The French had shown no small skill in the building of this breastwork, which ran along a ridge of high ground behind the fort itself, and commanded the approach towards it from the land side. The whole forest in the immediate vicinity had been felled. It bore the appearance of a tract of ground through which a cyclone has whirled its way. Great numbers of the trees had been dragged up to form the rampart, but there were hundreds of others, as well as innumerable roots and stumps, lugs and heads, lying in confusion all around; and Rogers, pointing towards the encumbered tract just beneath and around the rampart, looked at Pringle and said:
“How do you think a bayonet charge is to be rushed over such ground as that? And what good will our musketry fire be against those tough wooden walls, directed upon a foe we cannot see, but who can pick us off in security from behind their breastwork? For let me tell you that there is great skill shown in its construction. On the inside, I doubt not, they can approach close to their loopholes, which you can detect all along, and take easy aim at us; but on this side it is bristling with pointed stakes, twisted boughs, and treetops so arranged as to baffle and hinder any attempt at assault. As I told your General, his cannon could shatter it in a few hours, if he would but bring them to bear. But a rampart like that is practically bayonet and musket proof.
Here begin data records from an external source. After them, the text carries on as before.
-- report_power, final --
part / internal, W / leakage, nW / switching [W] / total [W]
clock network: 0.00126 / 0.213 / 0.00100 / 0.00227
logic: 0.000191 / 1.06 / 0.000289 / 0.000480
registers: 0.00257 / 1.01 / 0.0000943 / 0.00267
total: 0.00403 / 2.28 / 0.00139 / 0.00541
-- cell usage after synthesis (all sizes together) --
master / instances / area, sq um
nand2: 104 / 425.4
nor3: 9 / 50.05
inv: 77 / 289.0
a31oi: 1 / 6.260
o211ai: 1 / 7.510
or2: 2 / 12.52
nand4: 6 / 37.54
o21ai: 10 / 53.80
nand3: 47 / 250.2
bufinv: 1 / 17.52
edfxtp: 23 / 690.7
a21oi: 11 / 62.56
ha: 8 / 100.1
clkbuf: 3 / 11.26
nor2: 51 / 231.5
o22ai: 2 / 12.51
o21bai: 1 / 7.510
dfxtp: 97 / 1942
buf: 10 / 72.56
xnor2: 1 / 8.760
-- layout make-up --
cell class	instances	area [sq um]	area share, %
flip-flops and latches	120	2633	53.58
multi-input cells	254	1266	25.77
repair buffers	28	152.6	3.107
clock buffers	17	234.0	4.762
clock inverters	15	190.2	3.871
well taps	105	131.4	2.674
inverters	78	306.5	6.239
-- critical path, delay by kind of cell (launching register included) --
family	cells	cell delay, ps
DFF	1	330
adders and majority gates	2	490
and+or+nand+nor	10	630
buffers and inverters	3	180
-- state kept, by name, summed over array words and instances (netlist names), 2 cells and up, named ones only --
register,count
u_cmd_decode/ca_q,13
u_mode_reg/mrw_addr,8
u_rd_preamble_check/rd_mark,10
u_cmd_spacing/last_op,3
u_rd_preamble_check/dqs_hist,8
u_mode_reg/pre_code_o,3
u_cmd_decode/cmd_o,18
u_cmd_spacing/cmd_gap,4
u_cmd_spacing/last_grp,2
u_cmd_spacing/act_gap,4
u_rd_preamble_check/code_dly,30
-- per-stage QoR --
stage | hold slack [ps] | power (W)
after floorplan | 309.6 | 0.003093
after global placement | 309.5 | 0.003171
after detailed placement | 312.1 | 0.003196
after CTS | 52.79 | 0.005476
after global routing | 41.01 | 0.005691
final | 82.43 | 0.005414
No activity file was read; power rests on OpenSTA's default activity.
==> src/design/busPkg.sv <==
////////////////////
// Shared bus definitions
// Widths, AHB transfer and size encodings
// Controller states, core request encodings, RAM sizing
////////////////////

package busPkg;

  // Bus widths
  localparam int addrWidth = 32;
  localparam int dataWidth = 32;

  // RAM sizing and timing
  localparam int ramWords      = 256;
  localparam int ramAddrBits   = $clog2(ramWords);
  localparam int ramWaitStates = 1;
  // Wide enough for a zero wait-state build too
  localparam int waitCntWidth  = $clog2(ramWaitStates + 2);

  typedef logic [addrWidth-1:0] addrT;
  typedef logic [dataWidth-1:0] dataT;

  // AHB transfer type
  typedef enum logic [1:0] {
    htransIdle = 2'b00, htransBusy = 2'b01, htransNonseq = 2'b10, htransSeq = 2'b11
  } htransT;

  // AHB transfer size
  typedef enum logic [2:0] {hsizeByte = 3'b000, hsizeHalf = 3'b001, hsizeWord = 3'b010} hsizeT;

  // Transfer controller states
  typedef enum logic [1:0] {adrPhase = 2'b00, dataPhase = 2'b01, holdPhase = 2'b10} busStateT;

  // Core side operation and access size
  typedef enum logic [1:0] {busNone = 2'b00, busWrite = 2'b01, busRead = 2'b10} busRwT;
  typedef enum logic [1:0] {accByte = 2'b00, accHalf = 2'b01, accWord = 2'b10} accSizeT;

endpackage
`src/l2_tag_pkg.sv`:
```
package l2_tag_pkg;

    ////////////////////////////////////////
    // Cache geometry
    ////////////////////////////////////////

    localparam int SET_BITS = 4;
    localparam int NUM_SETS = 1 << SET_BITS;
    localparam int TAG_BITS = 25;
    localparam int NUM_WAYS = 4;
    localparam int WAY_BITS = 2;

    ////////////////////////////////////////
    // Vector types
    ////////////////////////////////////////

    typedef logic [SET_BITS-1:0] set_idx_t;
    typedef logic [TAG_BITS-1:0] tag_t;
    typedef logic [NUM_WAYS-1:0] way_mask_t;
    typedef logic [WAY_BITS-1:0] way_idx_t;

    // Command strobe encoding
    typedef enum logic [1:0] {
        CMD_NONE   = 2'd0,
        CMD_LOOKUP = 2'd1,
        CMD_FILL   = 2'd2,
        CMD_INV    = 2'd3
    } cmd_t;

    typedef enum logic {
        ST_INIT = 1'b0,
        ST_RUN  = 1'b1
    } ctrl_state_t;

endpackage

```
`src/l2_tag_ctrl.sv`:
```
`timescale 1ns/10ps

module l2_tag_ctrl
    import l2_tag_pkg::*;
(
    input  logic      clk,
    input  logic      rst_n,
    input  cmd_t      cmd,
    input  set_idx_t  cmd_set,
    input  tag_t      cmd_tag,
    input  way_idx_t  cmd_way,
    output logic      ready,
    output set_idx_t  rd_set,
    output tag_t      cmp_tag,
    output set_idx_t  wr_set,
    output tag_t      wr_tag,
    output way_mask_t wr_we,
    output way_mask_t wr_inv,
    output logic      clr,
    output way_idx_t  clr_way,
    input  way_mask_t hit,
    input  way_idx_t  victim,
    output set_idx_t  lu_set,
    output logic      touch,
    output set_idx_t  touch_set,
    output way_idx_t  touch_way,
    output logic      resp_valid,
    output logic      resp_hit,
    output way_idx_t  resp_way,
    output way_idx_t  resp_victim
);

    ctrl_state_t                  state;
    logic [SET_BITS+WAY_BITS-1:0] sweep_cnt;
    logic                         is_lookup;
    logic                         is_fill;
    logic                         is_inv;
    way_mask_t                    cmd_mask;
    tag_t                         lk_tag;
    logic                         lk_valid;
    logic                         s2_valid;
    way_idx_t                     hit_way;
    logic                         hit_touch;
    logic                         fill_touch;
    logic                         hold_valid;
    set_idx_t                     hold_set;
    way_idx_t                     hold_way;

    function automatic way_idx_t encode_way(way_mask_t mask);
        way_idx_t idx;
        idx = '0;
        for (int w = 0; w < NUM_WAYS; w++) begin
            if (mask[w]) begin
                idx = way_idx_t'(w);
            end
        end
        return idx;
    endfunction

    assign ready     = (state == ST_RUN);
    assign is_lookup = ready && (cmd == CMD_LOOKUP);
    assign is_fill   = ready && (cmd == CMD_FILL);
    assign is_inv    = ready && (cmd == CMD_INV);
    assign cmd_mask  = way_mask_t'(1) << cmd_way;

    ////////////////////////////////////////
    // Init sweep, way changes fastest
    ////////////////////////////////////////

    always_ff @(posedge clk) begin
        if (!rst_n) begin
            state     <= ST_INIT;
            sweep_cnt <= '0;
            clr       <= 1'b0;
        end else begin
            clr <= (state == ST_INIT);
            if (state == ST_INIT) begin
                sweep_cnt <= sweep_cnt + 1'b1;
                if (sweep_cnt == (SET_BITS+WAY_BITS)'(NUM_SETS * NUM_WAYS - 1)) begin
                    state <= ST_RUN;
                end
            end
        end
    end

    // Shared write address, sweep or staged command
    always_ff @(posedge clk) begin
        if (state == ST_INIT) begin
            wr_set  <= sweep_cnt[SET_BITS+WAY_BITS-1:WAY_BITS];
            clr_way <= sweep_cnt[WAY_BITS-1:0];
        end else if (is_fill || is_inv) begin
            wr_set <= cmd_set;
            wr_tag <= cmd_tag;
        end
    end

    ////////////////////////////////////////
    // Lookup pipeline
    ////////////////////////////////////////

    always_ff @(posedge clk) begin
        if (is_lookup) begin
            rd_set <= cmd_set;
            lk_tag <= cmd_tag;
        end
        cmp_tag     <= lk_tag;
        lu_set      <= rd_set;
        resp_hit    <= |hit;
        resp_way    <= hit_way;
        resp_victim <= victim;
    end

    always_ff @(posedge clk) begin
        if (!rst_n) begin
            wr_we      <= '0;
            wr_inv     <= '0;
            lk_valid   <= 1'b0;
            s2_valid   <= 1'b0;
            resp_valid <= 1'b0;
        end else begin
            wr_we      <= is_fill ? cmd_mask : '0;
            wr_inv     <= is_inv ? cmd_mask : '0;
            lk_valid   <= is_lookup;
            s2_valid   <= lk_valid;
            resp_valid <= s2_valid;
        end
    end

    ////////////////////////////////////////
    // PLRU touch merge
    ////////////////////////////////////////

    assign hit_way    = encode_way(hit);
    assign hit_touch  = s2_valid && (|hit);
    assign fill_touch = |wr_we;

    // Fill first, then a held hit, then a fresh hit
    always_comb begin
        touch     = 1'b1;
        touch_set = lu_set;
        touch_way = hit_way;
        if (fill_touch) begin
            touch_set = wr_set;
            touch_way = encode_way(wr_we);
        end else if (hold_valid) begin
            touch_set = hold_set;
            touch_way = hold_way;
        end else begin
            touch = hit_touch;
        end
    end

    // A hit that lost the arbitration waits one cycle here
    always_ff @(posedge clk) begin
        if (!rst_n) begin
            hold_valid <= 1'b0;
        end else if (hit_touch && (fill_touch || hold_valid)) begin
            hold_valid <= 1'b1;
        end else if (!fill_touch) begin
            hold_valid <= 1'b0;
        end
    end

    always_ff @(posedge clk) begin
        if (hit_touch && (fill_touch || hold_valid)) begin
            hold_set <= lu_set;
            hold_way <= hit_way;
        end
    end

endmodule

```
`src/l2_tag_top.sv`:
```
`timescale 1ns/10ps

module l2_tag_top
    import l2_tag_pkg::*;
(
    input  logic     clk,
    input  logic     rst_n,
    input  cmd_t     cmd,
    input  set_idx_t cmd_set,
    input  tag_t     cmd_tag,
    input  way_idx_t cmd_way,
    output logic     ready,
    output logic     resp_valid,
    output logic     resp_hit,
    output way_idx_t resp_way,
    output way_idx_t resp_victim
);

    set_idx_t  rd_set;
    tag_t      cmp_tag;
    set_idx_t  wr_set;
    tag_t      wr_tag;
    way_mask_t wr_we;
    way_mask_t wr_inv;
    logic      clr;
    way_idx_t  clr_way;
    way_mask_t hit;
    way_idx_t  victim;
    set_idx_t  lu_set;
    logic      touch;
    set_idx_t  touch_set;
    way_idx_t  touch_way;

    l2_tag_ctrl u_ctrl (
        .clk         (clk),
        .rst_n       (rst_n),
        .cmd         (cmd),
        .cmd_set     (cmd_set),
        .cmd_tag     (cmd_tag),
        .cmd_way     (cmd_way),
        .ready       (ready),
        .rd_set      (rd_set),
        .cmp_tag     (cmp_tag),
        .wr_set      (wr_set),
        .wr_tag      (wr_tag),
        .wr_we       (wr_we),
        .wr_inv      (wr_inv),
        .clr         (clr),
        .clr_way     (clr_way),
        .hit         (hit),
        .victim      (victim),
        .lu_set      (lu_set),
        .touch       (touch),
        .touch_set   (touch_set),
        .touch_way   (touch_way),
        .resp_valid  (resp_valid),
        .resp_hit    (resp_hit),
        .resp_way    (resp_way),
        .resp_victim (resp_victim)
    );

    // Valid bits are only consumed through the hit compare
    l2_tag_valid u_array (
        .clk     (clk),
        .rd_set  (rd_set),
        .cmp_tag (cmp_tag),
        .wr_set  (wr_set),
        .wr_tag  (wr_tag),
        .wr_we   (wr_we),
        .wr_inv  (wr_inv),
        .clr     (clr),
        .clr_way (clr_way),
        .hit     (hit),
        .valid   ()
    );

    plru_tree u_plru (
        .clk       (clk),
        .rst_n     (rst_n),
        .lu_set    (lu_set),
        .victim    (victim),
        .touch     (touch),
        .touch_set (touch_set),
        .touch_way (touch_way)
    );

endmodule

```
`src/l2_tag_valid.sv`:
```
`timescale 1ns/10ps

module l2_tag_valid
    import l2_tag_pkg::*;
(
    input  logic      clk,
    input  set_idx_t  rd_set,
    input  tag_t      cmp_tag,
    input  set_idx_t  wr_set,
    input  tag_t      wr_tag,
    input  way_mask_t wr_we,
    input  way_mask_t wr_inv,
    input  logic      clr,
    input  way_idx_t  clr_way,
    output way_mask_t hit,
    output way_mask_t valid
);

    logic [NUM_SETS-1:0] valid_bits [NUM_WAYS];
    way_mask_t           clr_mask;
    way_mask_t           kill;
    way_mask_t           fill;
    way_mask_t           valid_q;
    logic                same_set;
    tag_t                ram_din;
    tag_t                ram_tag [NUM_WAYS];

    ////////////////////////////////////////
    // Write side decode
    ////////////////////////////////////////

    // Clear beats invalidate, invalidate beats set
    always_comb begin
        clr_mask = '0;
        if (clr) begin
            clr_mask[clr_way] = 1'b1;
        end
        kill = clr ? clr_mask : wr_inv;
        fill = clr ? '0 : wr_we;
    end

    assign same_set = (wr_set == rd_set);

    // Cleared ways get an all-zero tag
    assign ram_din = clr ? '0 : wr_tag;

    always_ff @(posedge clk) begin
        for (int w = 0; w < NUM_WAYS; w++) begin
            if (kill[w]) begin
                valid_bits[w][wr_set] <= 1'b0;
            end else if (fill[w]) begin
                valid_bits[w][wr_set] <= 1'b1;
            end
        end
    end

    ////////////////////////////////////////
    // Registered valid read
    ////////////////////////////////////////

    // A write to the set being read wins over the stored bit
    always_ff @(posedge clk) begin
        for (int w = 0; w < NUM_WAYS; w++) begin
            if (same_set && kill[w]) begin
                valid_q[w] <= 1'b0;
            end else if (same_set && fill[w]) begin
                valid_q[w] <= 1'b1;
            end else begin
                valid_q[w] <= valid_bits[w][rd_set];
            end
        end
    end

    assign valid = valid_q;

    ////////////////////////////////////////
    // Tag RAMs and compare
    ////////////////////////////////////////

    for (genvar w = 0; w < NUM_WAYS; w++) begin : g_way
        tag_ram #(
            .WIDTH(TAG_BITS)
        ) u_tag_ram (
            .clk   (clk),
            .waddr (wr_set),
            .din   (ram_din),
            .we    (fill[w] | clr_mask[w]),
            .raddr (rd_set),
            .dout  (ram_tag[w])
        );

        assign hit[w] = valid_q[w] && (ram_tag[w] == cmp_tag);
    end

endmodule

```
`src/plru_tree.sv`:
```
`timescale 1ns/10ps

module plru_tree
    import l2_tag_pkg::*;
(
    input  logic     clk,
    input  logic     rst_n,
    input  set_idx_t lu_set,
    output way_idx_t victim,
    input  logic     touch,
    input  set_idx_t touch_set,
    input  way_idx_t touch_way
);

    // Bit 0 is the root, bit 1 covers ways 0/1, bit 2 covers ways 2/3
    logic [2:0] tree [NUM_SETS];
    logic [2:0] lu_bits;

    assign lu_bits = tree[lu_set];

    ////////////////////////////////////////
    // Victim selection
    ////////////////////////////////////////

    always_comb begin
        if (lu_bits[0]) begin
            victim = {1'b1, lu_bits[2]};
        end else begin
            victim = {1'b0, lu_bits[1]};
        end
    end

    ////////////////////////////////////////
    // Update on use
    ////////////////////////////////////////

    // Path bits are pointed away from the touched way
    always_ff @(posedge clk) begin
        if (!rst_n) begin
            for (int s = 0; s < NUM_SETS; s++) begin
                tree[s] <= '0;
            end
        end else if (touch) begin
            tree[touch_set][0] <= ~touch_way[1];
            if (touch_way[1]) begin
                tree[touch_set][2] <= ~touch_way[0];
            end else begin
                tree[touch_set][1] <= ~touch_way[0];
            end
        end
    end

endmodule

```
`src/tag_ram.sv`:
```
`timescale 1ns/10ps

module tag_ram
    import l2_tag_pkg::*;
#(
    parameter int WIDTH = TAG_BITS
) (
    input  logic             clk,
    input  set_idx_t         waddr,
    input  logic [WIDTH-1:0] din,
    input  logic             we,
    input  set_idx_t         raddr,
    output logic [WIDTH-1:0] dout
);

    logic [WIDTH-1:0] mem [1 << SET_BITS];

    always_ff @(posedge clk) begin
        if (we) begin
            mem[waddr] <= din;
        end
    end

    // Write-first read port
    always_ff @(posedge clk) begin
        if (we && (waddr == raddr)) begin
            dout <= din;
        end else begin
            dout <= mem[raddr];
        end
    end

endmodule

```
`config.mk`:
```
export PLATFORM = sky130hd
export DESIGN_NAME = l2_tag_top
export DESIGN_NICKNAME = d
export VERILOG_FILES = /design/src/l2_tag_pkg.sv /design/src/l2_tag_ctrl.sv /design/src/l2_tag_top.sv /design/src/l2_tag_valid.sv /design/src/plru_tree.sv /design/src/tag_ram.sv
export SDC_FILE = /design/constraint.sdc
export NUM_CORES = 2
export LEC_CHECK = 0
export ABC_AREA = 1
export CAP_MARGIN = 15
export CORE_MARGIN = 4
export CORE_UTILIZATION = 40
export DETAILED_ROUTE_END_ITERATION = 7
export DONT_BUFFER_PORTS = 1
export HOLD_SLACK_MARGIN = 0.08
export PLACE_DENSITY = 0.56
export SLEW_MARGIN = 20
export SYNTH_ARGS = -nofsm -noshare
export SYNTH_HDL_FRONTEND = slang
export SYNTH_SLANG_ARGS = --single-unit
```
`constraint.sdc`:
```
create_clock -name clk -period 5.2 [get_ports clk]
set_clock_uncertainty 0.15 [all_clocks]
set_input_delay 1.04 -clock clk [delete_from_list [all_inputs] [get_ports clk]]
set_output_delay 1.04 -clock clk [all_outputs]
set_load 0.05 [all_outputs]
```
After elaboration in Yosys (flattened, before gate mapping)
Memory sizes are Yosys's and may differ from the RTL's. A register that Yosys moved wholly into a read port is not among the register bits.
Cells that the tools add are included.
{"block": "totals", "word_cells": 293, "out_inout_bits": 7, "ram_bits": 1712, "in_bits": 35, "memories": 6, "regBits": 124}
{"name": "u_array.g_way[0].u_tag_ram.mem", "depth": 16, "word_bits": 25, "rd": 1, "rd_clocked_by_memory_dff": 1, "write_ports": 1, "line": "tag_ram.sv:16", "text": "logic [WIDTH-1:0] mem [1 << SET_BITS];"}
{"name": "u_array.g_way[1].u_tag_ram.mem", "depth": 16, "word_bits": 25, "rd": 1, "rd_clocked_by_memory_dff": 1, "write_ports": 1, "line": "tag_ram.sv:16"}
{"name": "u_array.g_way[2].u_tag_ram.mem", "depth": 16, "word_bits": 25, "rd": 1, "rd_clocked_by_memory_dff": 1, "write_ports": 1, "line": "tag_ram.sv:16"}
{"name": "u_array.g_way[3].u_tag_ram.mem", "depth": 16, "word_bits": 25, "rd": 1, "rd_clocked_by_memory_dff": 1, "write_ports": 1, "line": "tag_ram.sv:16"}
{"name": "u_array.valid_bits", "depth": 4, "word_bits": 16, "rd": 4, "rd_clocked_by_memory_dff": 0, "write_ports": 4, "line": "l2_tag_valid.sv:19", "text": "logic [NUM_SETS-1:0] valid_bits [NUM_WAYS];"}
{"name": "u_plru.tree", "depth": 16, "word_bits": 3, "rd": 1, "rd_clocked_by_memory_dff": 1, "write_ports": 16, "line": "plru_tree.sv:16", "text": "logic [2:0] tree [NUM_SETS];"}
{"block": "classes", "reduce_logical": 27, "n_eq_ne": 11, "addsub": 1, "muxes": 146, "shifts": 1, "n_bitwise": 71, "n_lt_le_gt_ge": 5}
{"cell": "$mux W16", "n": 8}
{"cell": "$mux W1", "n": 114}
{"cell": "$eq A25 B25 Y1", "n": 4}
{"cell": "$or A1 B1 Y1", "n": 68}
{"cell": "$mux W4", "n": 8}
{"cell": "$mux W25", "n": 1}
{"cell": "$logic_and A1 B1 Y1", "n": 19}
{"cell": "$bmux W1 S4", "n": 4}
{"cell": "$mux W2", "n": 7}
{"cell": "$lt A4 B5 Y1 const B", "n": 2}
{"cell": "$reduce_or A4 Y1", "n": 2}
{"cell": "$add A6 B1 Y6 const B", "n": 1}
{"cell": "$eq A6 B6 Y1 const B", "n": 1}
{"cell": "$mux W3", "n": 2}
{"cell": "$reduce_and A2 Y1", "n": 3}
{"cell": "$demux W1 S4", "n": 1}
{"cell": "$eq A2 B2 Y1 const B", "n": 2}
{"cell": "$eq A4 B4 Y1", "n": 1}
{"cell": "$ge A4 B1 Y1 const B", "n": 1}
{"cell": "$ne A2 B2 Y1 const B", "n": 2}
{"cell": "$shl A1 B2 Y4 const A", "n": 1}
{"cell": "$lt A2 B3 Y1 const B", "n": 1}
{"cell": "$not A1 Y1", "n": 3}
{"cell": "$reduce_or A3 Y1", "n": 1}
{"cell": "4 further kinds", "n": 5}

Logic depth before layout (Yosys ltp)
{"block": "depth", "depth_word": 13, "depth_mapped": 26}

Modules after synthesis
Synthesis repeated with hierarchy kept, for this count alone.
{"block": "unflattened", "cells_unflattened": 7970, "hier_area_um2": 81309.2}
{"mod": "tag_ram", "seq_area_each_um2": 12091.6, "cells_per_inst": 1641, "area_per_inst_um2": 17431.7, "instances": 4}
{"mod": "l2_tag_valid", "seq_area_each_um2": 1841.8, "cells_per_inst": 812, "area_per_inst_um2": 5180.0, "instances": 1}
{"mod": "l2_tag_ctrl", "seq_area_each_um2": 3062.9, "cells_per_inst": 233, "area_per_inst_um2": 3617.2, "instances": 1}
{"mod": "plru_tree", "seq_area_each_um2": 1441.4, "cells_per_inst": 361, "area_per_inst_um2": 2785.2, "instances": 1}

Worst setup path after synthesis
Ideal clock, no wire load.
{"block": "synth_path", "path_kind": "in2reg", "startpoint": "in cmd[1]", "endpoint": "reg u_ctrl.lk_tag[0], enable pin", "path_slack_ns": 2.095, "path_stages": 3, "setup_time_ns": 0.415, "path_buffers": 0, "arrival_time_ns": 2.540, "required_time_ns": 4.635, "path_cell_list": "nand2_1 > nand2_1 > nor2_1"}
{"block": "synth_between", "elab_chain_cells": 2}
{"item": "start: declaration", "line": "l2_tag_top.sv:8", "text": "input cmd_t cmd,"}
{"item": "$eq A2 B1 Y1", "line": "l2_tag_ctrl.sv:61", "text": "assign is_lookup = ready && (cmd == CMD_LOOKUP);"}
{"item": "$logic_and A1 B1 Y1", "line": "l2_tag_ctrl.sv:61"}
{"item": "via u_ctrl.is_lookup", "line": "l2_tag_ctrl.sv:35", "text": "logic is_lookup;"}
{"item": "end signal: assignment", "line": "l2_tag_ctrl.sv:104", "text": "lk_tag <= cmd_tag;"}
{"item": "end: declaration", "line": "l2_tag_ctrl.sv:39", "text": "tag_t lk_tag;"}
The timed path passes the listed nets, and every way through them passes these cells.
A chain may end at the register's enable or synchronous reset.

==> reports/qor.yml <==
critical_path_depth: 21
p_switching_w: 0.006055
required_ns: 5.57
syn_avg_cell_area_um2: 11.04
drv_slew: 0
core_area_um2: 190600
fin_crit_ns: 4.778
ys_types: 41
cts-root-buf: "clkbuf_16"
synthCells: 6957
fmax_mhz: 209.3
synth_common_cells: "1762 x edfxtp_1, 1466 x nand2_1, 1196 x nor2_1"
nFillCells: 17310
io_pins: 42
cpPeakStageDelay_ns: 0.46
dr.pass1.iters: 6
grt_pass1_vias: 49270
cts_buffers: 190
cp_common_cell: "nand2_1"
grt_overflow: 0
critPathTopFamily: "simple AND/OR/NAND/NOR gates"
finalPower_w: 0.03006
grt_pass1_wl_um: 341200
min_delay_path_depth: 1
synth_edf_count: 1762
r2r_setup_slack_ns: 0.42
worstSetupEndpointType: "flop"
cts_tree: "yes"
hpwl_um: 134600
setup_viol: 0
clockBufferDepth: 3
hold_viol_final: 0
setup_tns_ns: 0
vias: 52570
synth_area_leader_cell: "edfxtp_1"
reg2regPathDepth: 21
critPathLaunchType: "flop"
die_w_um: 446.1
critPathKind: "reg -> reg"
synth_top_area_frac: 0.6891
slowest_stage: "dfxtp_4"
worst-path-buf-inv: 3
synth_fp_nets: 6993
synth_area_um2: 76780
ys_ff_latch: 1836
syn2layout_area_growth_pct: 12.84
worstMarginPinSlew_ns: 1.169
final_core_util: 0.4546
fin_crit_sh: 0.9188
cts_max_level: 4
synth_warnings: 0
status: "complete, no violations"
synth_area_leaders: "edfxtp_1 69%, nand2_1 7.2%, nor2_1 5.8%"
cts_resized: 0
die_height_um: 446.1
pwr-share-clk: 0.452
leakage_nw: 32.00
die_area_um2: 199000
hp-class: "in -> reg"
grt_max_degree: 130
drtIter0Drc: 6328
ir_drop_v: 0.0003772
viasPerCell: 5.452
antenna_found_initial: 12
p_int_w: 0.02400
synth-async-reset-ratio: 0
worstPathArrival_ns: 5.15
rows: 160
start_util: 0.4029
power.density_nw_per_um2: 346.9
holdBufCountCts: 0
p_comb_frac: 0.010
maxCapViolCount: 0
crit_fanout: 124
place.port_buffers: 0
p_sw_frac: 0.2014
power_frac_seq: 0.538
drc_errors: 0
gp_congestion: 0.8995
synth_flop_cell: "edfxtp_1"
ant_nets: 0
yosysSeqAreaShare: 0.7084
grt.total_usage: 0.2346
path_cells: "inv_16 -> buf_12 -> nand2_1 -> nand2_1 -> nand2_1 -> nand3_1 -> nand3_1 -> nand2_1 -> nand2_1 -> nand2_1 -> nand3_1 -> nor2_1 -> nand3_1 -> nor2_1 -> buf_4 -> nor2_1 -> nand2_2 -> nand2_2 -> nand2_4 -> nand4_1 -> nand2_1"
rsz0062_at_grt: "no"
synth_most_common_cell: "edfxtp_1"
clk_pin_slew_ns: 0.06
fin_hold_ws_ns: 0.1590
clock_latency_ns: 0.82
cts_setup_buffers: 0
max_slew_margin: 0.2189
drive_gt1_frac: 0.07995
cts.sinks: 1836
wl_per_cell_um: 24.68
wirelength_um: 237900
fin_nets: 6991
-- power groups by stage --
stage | Sequential [W] | Combinational, W | Clock (W)
6_report | 0.0162 | 0.000295 | 0.0136
2_1_floorplan | 0.0165 | 0.000146 | 0
4_1_cts | 0.0162 | 0.000292 | 0.0138
5_1_grt | 0.0162 | 0.000314 | 0.0144
3_5_place_dp | 0.0165 | 0.000291 | 0
3_3_place_gp | 0.0165 | 0.000285 | 0
-- worst register-to-register path: stages (launching register included) --
cell     delay [ns]
dfxtp_4        0.46
inv_16         0.48
buf_12         0.45
nand2_1        0.12
nand2_1        0.07
nand2_1        0.05
nand3_1        0.09
nand3_1        0.24
nand2_1        0.19
nand2_1        0.07
nand2_1        0.06
nand3_1        0.07
nor2_1         0.10
nand3_1        0.32
nor2_1         0.31
buf_4          0.16
nor2_1         0.10
nand2_2        0.09
nand2_2        0.07
nand2_4        0.39
nand4_1        0.31
nand2_1        0.15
It will prove impregnable to assault.”
Pringle and Roche exchanged glances. They had seen something of fighting before this, but never warfare so strange.
“Would that Lord Howe were living!” exclaimed the younger officer. “He would have heard reason; he would have been advised. But the General—”
He paused, and a meaning gesture concluded the sentence. It was not for them to speak against their commander; but he inspired no confidence in his men, and it was plainly seen that he was about to take a very ill-judged step.
It is the soldier’s fate that he must not rebel or remonstrate or argue; his duty is to obey orders and leave the rest. But that night, as the army slept in the camp round the deserted sawmills, there were many whose eyes never closed in slumber. Fritz saw the veteran Campbell sitting in the moonlight, looking straight before him with wide, unseeing eyes; and when the grey light of day broke over the forest, his face was shadowed, as it seemed, by the approach of death.
“I shall never see another sunrise,” he said to Fritz, as the latter walked up to him; “my span of life will be cut through here at Ticonderoga.”